> **EXERCISE DESCRIPTION**: Within the records below, filter for lines carrying the word "usage" and copy them.

> **DATA PROVIDED**:

────

### src/source/alite_host_port.sv
`timescale 1ns/100ps

module alite_host_port (
        input  logic                       pcie_axi_aclk,
        input  logic                       rst,
        input  logic                       awvalid,
        output logic                       awready,
        input  faas_bus_pkg::host_addr_u   awaddr,
        input  logic                       wvalid,
        output logic                       wready,
        input  faas_bus_pkg::ddr_word_t    wdata,
        output logic                       bvalid,
        input  logic                       bready,
        input  logic                       arvalid,
        output logic                       arready,
        input  faas_bus_pkg::host_addr_u   araddr,
        output logic                       rvalid,
        input  logic                       rready,
        output faas_bus_pkg::ddr_word_t    rdata,
        reg_bus_if.master                  regs,
        ddr_port_if.initiator              mem
);

typedef enum logic [1:0] {ST_IDLE, ST_REG, ST_MEM, ST_RESP} state_e;

state_e                    state;
faas_bus_pkg::host_addr_u  acc_addr;   // address of the access being accepted
faas_bus_pkg::host_addr_u  addr_q;
faas_bus_pkg::ddr_word_t   wdata_q;
faas_bus_pkg::ddr_word_t   rdata_q;
logic                      wr_q;
logic                      accept;

// ===========================================================================
// accept, reads win a tie
// ===========================================================================
assign arready  = (state == ST_IDLE) && arvalid;
assign awready  = (state == ST_IDLE) && awvalid && wvalid && !arvalid;
assign wready   = awready;
assign accept   = arready || awready;
assign acc_addr = arvalid ? araddr : awaddr;

assign bvalid = (state == ST_RESP) && wr_q;
assign rvalid = (state == ST_RESP) && !wr_q;
assign rdata  = rdata_q;       // held through ST_RESP

assign regs.stb   = (state == ST_REG);
assign regs.we    = wr_q;
assign regs.idx   = faas_reg_pkg::reg_idx_e'(addr_q.reg_view.idx);
assign regs.wdata = wdata_q;

assign mem.cyc   = (state == ST_MEM);
assign mem.stb   = (state == ST_MEM);
assign mem.we    = wr_q;
assign mem.adr   = addr_q.mem_view.addr;
assign mem.dat_w = wdata_q;

always_ff @(posedge pcie_axi_aclk)
begin
        if (rst)
        begin
                state <= ST_IDLE;
                wr_q  <= 1'b0;
        end
        else
        begin
                case (state)
                ST_IDLE:
                begin
                        if (accept)
                        begin
                                wr_q  <= !arvalid;
                                state <= acc_addr.mem_view.region ? ST_MEM : ST_REG;
                        end
                end
                ST_REG:  state <= ST_RESP;          // strobe lasts one cycle
                ST_MEM:
                begin
                        if (mem.ack)
                                state <= ST_RESP;
                end
                default:
                begin
                        if (wr_q ? bready : rready)
                                state <= ST_IDLE;
                end
                endcase
        end
end

// payload capture
always_ff @(posedge pcie_axi_aclk)
begin
        if (accept)
        begin
                addr_q  <= acc_addr;
                wdata_q <= wdata;
        end
        if (state == ST_REG)
                rdata_q <= regs.rdata;
        else if (state == ST_MEM && mem.ack)
                rdata_q <= mem.dat_r;
end

endmodule
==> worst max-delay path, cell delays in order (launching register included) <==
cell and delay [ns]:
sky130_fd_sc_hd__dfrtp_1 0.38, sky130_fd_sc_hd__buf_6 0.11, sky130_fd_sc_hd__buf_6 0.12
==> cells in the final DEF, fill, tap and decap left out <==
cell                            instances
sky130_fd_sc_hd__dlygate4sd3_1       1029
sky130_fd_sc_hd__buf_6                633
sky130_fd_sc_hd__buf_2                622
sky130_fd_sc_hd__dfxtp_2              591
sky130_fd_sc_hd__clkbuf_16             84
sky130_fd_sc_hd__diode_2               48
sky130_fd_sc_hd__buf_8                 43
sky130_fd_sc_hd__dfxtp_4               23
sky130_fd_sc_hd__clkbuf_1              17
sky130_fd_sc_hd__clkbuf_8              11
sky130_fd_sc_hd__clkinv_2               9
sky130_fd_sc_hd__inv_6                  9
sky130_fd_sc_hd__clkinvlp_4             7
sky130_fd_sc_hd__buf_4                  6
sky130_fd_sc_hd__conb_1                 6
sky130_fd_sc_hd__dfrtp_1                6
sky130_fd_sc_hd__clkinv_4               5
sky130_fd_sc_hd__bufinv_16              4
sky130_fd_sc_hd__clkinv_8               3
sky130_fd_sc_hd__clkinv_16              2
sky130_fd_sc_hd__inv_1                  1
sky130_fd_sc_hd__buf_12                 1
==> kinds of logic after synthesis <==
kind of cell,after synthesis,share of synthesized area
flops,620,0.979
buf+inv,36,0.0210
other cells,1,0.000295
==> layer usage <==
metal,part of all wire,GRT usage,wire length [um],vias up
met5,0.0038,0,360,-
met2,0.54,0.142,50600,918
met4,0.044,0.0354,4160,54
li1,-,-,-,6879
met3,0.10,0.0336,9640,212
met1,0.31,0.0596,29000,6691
### src/l1d_geometry_pkg.sv
// L1 data cache geometry
`default_nettype none

package l1d_geometry_pkg;

    // Physical address width
    localparam int ADDR_BITS = 32;

    // Organization
    localparam int WAYS = 4;
    localparam int SETS = 64;
    localparam int LINE_BYTES = 64;
    localparam int WORD_BITS = 32;
    localparam int LINE_WORDS = LINE_BYTES / (WORD_BITS / 8);

    // Hardware threads sharing the pipeline
    localparam int THREADS = 4;
    localparam int THREAD_IDX_BITS = $clog2(THREADS);

    // Address split, from the top: tag, set, offset
    localparam int OFFSET_BITS = $clog2(LINE_BYTES);
    localparam int SET_BITS = $clog2(SETS);
    localparam int TAG_BITS = ADDR_BITS - SET_BITS - OFFSET_BITS;
    localparam int WAY_IDX_BITS = $clog2(WAYS);

    // One cache line, big-endian.
    // Both views count upward from the most significant end, so byte k is
    // line offset k and word w covers offsets 4w..4w+3 with 4w on top
    typedef union packed
    {
        logic [0:LINE_WORDS-1][WORD_BITS-1:0] words;
        logic [0:LINE_BYTES-1][7:0] bytes;
    } line_t;

endpackage

`default_nettype wire

### src/mem_op_pkg.sv
// Memory access and fault encodings
`default_nettype none

package mem_op_pkg;

    // Access size of a load or store
    typedef enum logic [1:0]
    {
        // Single byte
        MEM_B = 2'd0,
        // Halfword, two bytes
        MEM_S = 2'd1,
        // Word, four bytes
        MEM_L = 2'd2,
        // Block vector, one word per lane across the whole line
        MEM_BLOCK = 2'd3
    } access_t;

    // Fault reason reported with resp_fault.
    // Listed from highest to lowest priority
    typedef enum logic [1:0]
    {
        // No translation for the address
        FR_TLB_MISS = 2'd0,
        // Translation exists but the page is not present
        FR_PAGE_FAULT = 2'd1,
        // Address not aligned to the access size
        FR_ALIGNMENT = 2'd2,
        // Store to a read-only page
        FR_WRITE = 2'd3
    } fault_t;

endpackage

`default_nettype wire

### src/store_align.sv
// Store data alignment and byte mask
`timescale 1ns/1ns
`default_nettype none

module store_align
(
    input wire mem_op_pkg::access_t req_access,
    input wire logic [l1d_geometry_pkg::ADDR_BITS-1:0] req_paddr,
    input wire logic [l1d_geometry_pkg::LINE_WORDS-1:0] req_lane_mask,
    input wire l1d_geometry_pkg::line_t req_store_value,
    output logic [l1d_geometry_pkg::LINE_BYTES-1:0] store_mask,
    output l1d_geometry_pkg::line_t store_data,
    output logic unaligned
);

    logic [l1d_geometry_pkg::OFFSET_BITS-1:0] offset;
    logic [l1d_geometry_pkg::WORD_BITS-1:0] scalar_value;
    logic [l1d_geometry_pkg::LINE_BYTES-1:0] scalar_mask;
    logic [l1d_geometry_pkg::LINE_BYTES-1:0] block_mask;

    assign offset = req_paddr[l1d_geometry_pkg::OFFSET_BITS-1:0];

    // Scalar stores take their value from lane 0
    assign scalar_value = req_store_value.words[0];

    // Block store, each lane mask bit covers the four bytes of its word
    for (genvar k = 0; k < l1d_geometry_pkg::LINE_BYTES; k++)
    begin : block_mask_gen
        assign block_mask[k] = req_lane_mask[k / 4];
    end

    // Scalar store, enable the bytes that share the access-sized slot
    always_comb
    begin
        logic [l1d_geometry_pkg::OFFSET_BITS-1:0] byte_off;

        scalar_mask = '0;
        for (int k = 0; k < l1d_geometry_pkg::LINE_BYTES; k++)
        begin
            byte_off = k[l1d_geometry_pkg::OFFSET_BITS-1:0];
            case (req_access)
                mem_op_pkg::MEM_B:
                    scalar_mask[k] = byte_off == offset;
                mem_op_pkg::MEM_S:
                    scalar_mask[k] = byte_off[l1d_geometry_pkg::OFFSET_BITS-1:1]
                        == offset[l1d_geometry_pkg::OFFSET_BITS-1:1];
                mem_op_pkg::MEM_L:
                    scalar_mask[k] = byte_off[l1d_geometry_pkg::OFFSET_BITS-1:2]
                        == offset[l1d_geometry_pkg::OFFSET_BITS-1:2];
                default:
                    scalar_mask[k] = 1'b0;
            endcase
        end
    end

    assign store_mask = req_access == mem_op_pkg::MEM_BLOCK ? block_mask : scalar_mask;

    // Replicate the scalar across the line so every slot already holds it.
    // Most significant byte lands on the lowest offset
    always_comb
    begin
        case (req_access)
            mem_op_pkg::MEM_B:
                store_data.bytes = {l1d_geometry_pkg::LINE_BYTES{scalar_value[7:0]}};
            mem_op_pkg::MEM_S:
                store_data.words = {l1d_geometry_pkg::LINE_WORDS{scalar_value[15:0],
                    scalar_value[15:0]}};
            mem_op_pkg::MEM_L:
                store_data.words = {l1d_geometry_pkg::LINE_WORDS{scalar_value}};
            default:
                store_data = req_store_value;
        endcase
    end

    // Misalignment for the access size
    always_comb
    begin
        case (req_access)
            mem_op_pkg::MEM_S:     unaligned = offset[0];
            mem_op_pkg::MEM_L:     unaligned = |offset[1:0];
            mem_op_pkg::MEM_BLOCK: unaligned = |offset;
            default:               unaligned = 1'b0;
        endcase
    end

endmodule

`default_nettype wire

### config.mk
export PLATFORM = sky130hd
export DESIGN_NAME = store_align
export DESIGN_NICKNAME = d
export VERILOG_FILES = /design/src/l1d_geometry_pkg.sv /design/src/mem_op_pkg.sv /design/src/store_align.sv
export SDC_FILE = /design/constraint.sdc
export NUM_CORES = 1
export LEC_CHECK = 0
export BUFFER_PORTS_ARGS = -buffer_cell sky130_fd_sc_hd__buf_4
export CAP_MARGIN = 0
export CORE_AREA = 2 2 449 451
export DETAILED_ROUTE_END_ITERATION = 8
export DIE_AREA = 0 0 451 453
export GPL_ROUTABILITY_DRIVEN = 0
export PLACE_DENSITY_LB_ADDON = 0.1
export SYNTH_ARGS = -nofsm -noshare
export SYNTH_HDL_FRONTEND = slang
export SYNTH_SLANG_ARGS = --single-unit
### constraint.sdc
create_clock -name vclk -period 2.75
set_input_delay 0.1375 -clock vclk [all_inputs]
set_output_delay 0.1375 -clock vclk [all_outputs]
set_load 0.03 [all_outputs]
==> Word-level counts from Yosys, hierarchy flattened <==
Index checks and enable logic that the tools add are counted.
{ "totals": {"reg_bits": 0, "word_cells": 185} }
{ "classes": {"n_eq_ne": 112, "mux": 67, "n_reduce_logical": 6} }
{ "op_table": {"columns": ["operator", "count"], "rows": [
  ["one-hot mux 512 bit (3 select lines)", 1],
  ["one-hot mux 1 bit (3 select lines)", 65],
  ["== test 6 bit (first input constant)", 32],
  ["== test 5 x 6 -> 1 bit (first input constant)", 16],
  ["== test 5 bit (first input constant)", 16],
  ["2-to-1 mux 64 bit", 1],
  ["== test 4 x 6 -> 1 bit (first input constant)", 8],
  ["== test 4 x 5 -> 1 bit (first input constant)", 8],
  ["== test 4 bit (first input constant)", 8],
  ["== test 3 x 6 -> 1 bit (first input constant)", 4],
  ["== test 3 x 5 -> 1 bit (first input constant)", 4],
  ["== test 3 x 4 -> 1 bit (first input constant)", 4],
  ["== test 2 x 6 -> 1 bit (first input constant)", 2],
  ["== test 2 x 5 -> 1 bit (first input constant)", 2],
  ["== test 2 x 4 -> 1 bit (first input constant)", 2],
  ["== test 1 x 6 -> 1 bit (first input constant)", 1],
  ["zero test 6 bit", 1],
  ["OR reduction 6 bit", 1],
  ["== test 1 x 5 -> 1 bit (first input constant)", 1],
  ["zero test 5 bit", 1],
  ["== test 1 x 4 -> 1 bit (first input constant)", 1],
  ["== test 2 bit (second input constant)", 2],
  ["zero test 4 bit", 1],
  ["== test 2 x 1 -> 1 bit (second input constant)", 1],
  ["other kinds (2)", 2]
]} }

==> Longest topological paths before layout <==
Gate-level depths: netlist (run 1).
{ "depth": {"word_depth": 3, "mapped_depth": 7, "mapped_depth_nobuf": 3} }

==> Worst setup path after synthesis (run 1) <==
Ideal clock, no wire load.
{ "synth_timing": {"path_kind": "input -> output", "from": "input port req_access[0]", "to": "output port unaligned", "arrival_ps": 1565, "path_slack_ps": 1047, "stages": 5, "n_path_buf": 3, "path_cell_list": "buf_6 > and2_1 > buf_2 > clkbuf_1 > a311oi_1"} }
{ "synth_via": {"elab_chain_len": 2, "word_cells_on_any_way": 4} }
{ "synth_rtl": {"columns": ["element", "line", "source"], "rows": [
  ["start: declaration", "store_align.sv:7", "input wire mem_op_pkg::access_t req_access,"],
  ["== test 2 bit / == test 2 x 1 -> 1 bit (equally long branches)", "store_align.sv:78", "case (req_access)"],
  ["one-hot mux 1 bit (3 select lines) (*)", "store_align.sv:78", null],
  ["end: declaration", "store_align.sv:13", "output logic unaligned"]
]} }
Mark *: on every way between the ends. The rest lies on a longest branch, timed or not.

==> Worst setup path after layout (run 1) <==
{ "layout_timing": {"from": "input port req_access[0]", "to": "output port store_mask[56] (netlist name)"} }
{ "layout_via": {"elab_chain_len": 3, "word_cells_on_any_way": 6} }
{ "layout_rtl": {"columns": ["element", "line", "source"], "rows": [
  ["== test 2 bit (tied with other cells)", "store_align.sv:41", "case (req_access)"],
  ["one-hot mux 1 bit (3 select lines)", "store_align.sv:41", null],
  ["2-to-1 mux 64 bit (*)", "store_align.sv:56", "assign store_mask = req_access == mem_op_pkg::MEM_BLOCK ? block_mask : scalar_mask;"],
  ["end: declaration", "store_align.sv:11", "output logic [l1d_geometry_pkg::LINE_BYTES-1:0] store_mask,"]
]} }
Marks and branches as above.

────

> **RESULT OF THIS TASK**:
==> layer usage <==
metal,part of all wire,GRT usage,wire length [um],vias up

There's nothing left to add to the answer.